==> config.mk <==
export PLATFORM = sky130hd
export DESIGN_NAME = l1_trig_decoder
export DESIGN_NICKNAME = d
export VERILOG_FILES = /design/src/rtl/trgdec_pkg.sv /design/src/rtl/trgdec_ctrl.sv /design/src/rtl/trgdec_dpath.sv /design/src/rtl/l1_trig_decoder.sv
export SDC_FILE = /design/constraint.sdc
export NUM_CORES = 1
export LEC_CHECK = 0
export ABC_CLOCK_PERIOD_IN_PS = 3400
export BUFFER_PORTS_ARGS = -buffer_cell sky130_fd_sc_hd__buf_2
export CORE_UTILIZATION = 30
export CTS_CLUSTER_SIZE = 25
export DETAILED_ROUTE_END_ITERATION = 10
export PLACE_DENSITY = 0.53
export SLEW_MARGIN = 20
export SYNTH_ARGS = -nofsm -noshare
export SYNTH_HDL_FRONTEND = slang
export SYNTH_SLANG_ARGS = --single-unit
==> constraint.sdc <==
create_clock -name clk -period 3.4 [get_ports clk]
set_input_delay 0.17 -clock clk [delete_from_list [all_inputs] [get_ports clk]]
set_output_delay 0.17 -clock clk [all_outputs]
set_load 0.05 [all_outputs]
File: src/rtl/fs_status_pkg.sv
package fs_status_pkg;

  typedef enum logic [1:0] {
    OP_PAGE   = 2'd0,
    OP_SECTOR = 2'd1,
    OP_BULK   = 2'd2,
    OP_NONE   = 2'd3
  } fs_op_e;

  localparam int BIT_BUSY = 0;
  localparam int BIT_WEL  = 1;
  localparam int BIT_LVL0 = 2;
  localparam int BIT_LVL1 = 3;
  localparam int BIT_LOCK = 7;

  // Is a quarter of the array (top two address bits) inside the fence for a level?
  function automatic logic quarter_fenced(input logic [1:0] quarter, input logic [1:0] lvl);
    case (lvl)
      2'd1:    return quarter == 2'b11;
      2'd2:    return quarter[1];
      2'd3:    return 1'b1;
      default: return 1'b0;
    endcase
  endfunction

  // First fenced quarter for a level (0 when nothing or everything is fenced).
  function automatic logic [1:0] fence_start(input logic [1:0] lvl);
    case (lvl)
      2'd1:    return 2'b11;
      2'd2:    return 2'b10;
      default: return 2'b00;
    endcase
  endfunction

endpackage

File: src/rtl/fs_wp_sync.sv
module fs_wp_sync #(
  parameter int STAGES = 2
) (
  input  logic clk,
  input  logic rst_n,
  input  logic pin_in,
  output logic pin_sync
);
  logic [STAGES-1:0] chain;

  generate
    if (STAGES == 1) begin : g_one
      always_ff @(posedge clk) begin
        if (!rst_n) chain <= '1;
        else        chain <= pin_in;
      end
    end else begin : g_many
      always_ff @(posedge clk) begin
        if (!rst_n) chain <= '1;
        else        chain <= {chain[STAGES-2:0], pin_in};
      end
    end
  endgenerate

  assign pin_sync = chain[STAGES-1];
endmodule

File: src/rtl/fs_range_check.sv
module fs_range_check
  import fs_status_pkg::*;
#(
  parameter int ADDR_W = 17
) (
  input  logic              clk,
  input  logic              rst_n,
  input  logic [ADDR_W-1:0] addr,
  input  logic [1:0]        lvl,
  input  fs_op_e            kind,
  output logic              hit,
  output logic              any,
  output logic [ADDR_W-1:0] base
);
  localparam int LOW_W = ADDR_W - 2;

  logic [1:0] quarter;
  logic       addr_hit;

  assign quarter  = addr[ADDR_W-1:ADDR_W-2];
  assign addr_hit = quarter_fenced(quarter, lvl);
  assign any      = |lvl;
  assign base     = {fence_start(lvl), {LOW_W{1'b0}}};
  assign hit      = (kind == OP_BULK) ? any : addr_hit;

  // an address at or above the reported base is fenced
  p_range_cover_r8: assert property (@(posedge clk) disable iff (!rst_n)
    (kind != OP_BULK && any && addr >= base) |-> hit);

  // an address below the reported base is not fenced
  p_range_below_r8: assert property (@(posedge clk) disable iff (!rst_n)
    (kind != OP_BULK && addr < base) |-> !hit);
endmodule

◆ **Activity**
Look through the entries above and work out how many lines contain the string "parameter". Give that number alone.

◆ **Answer section**
2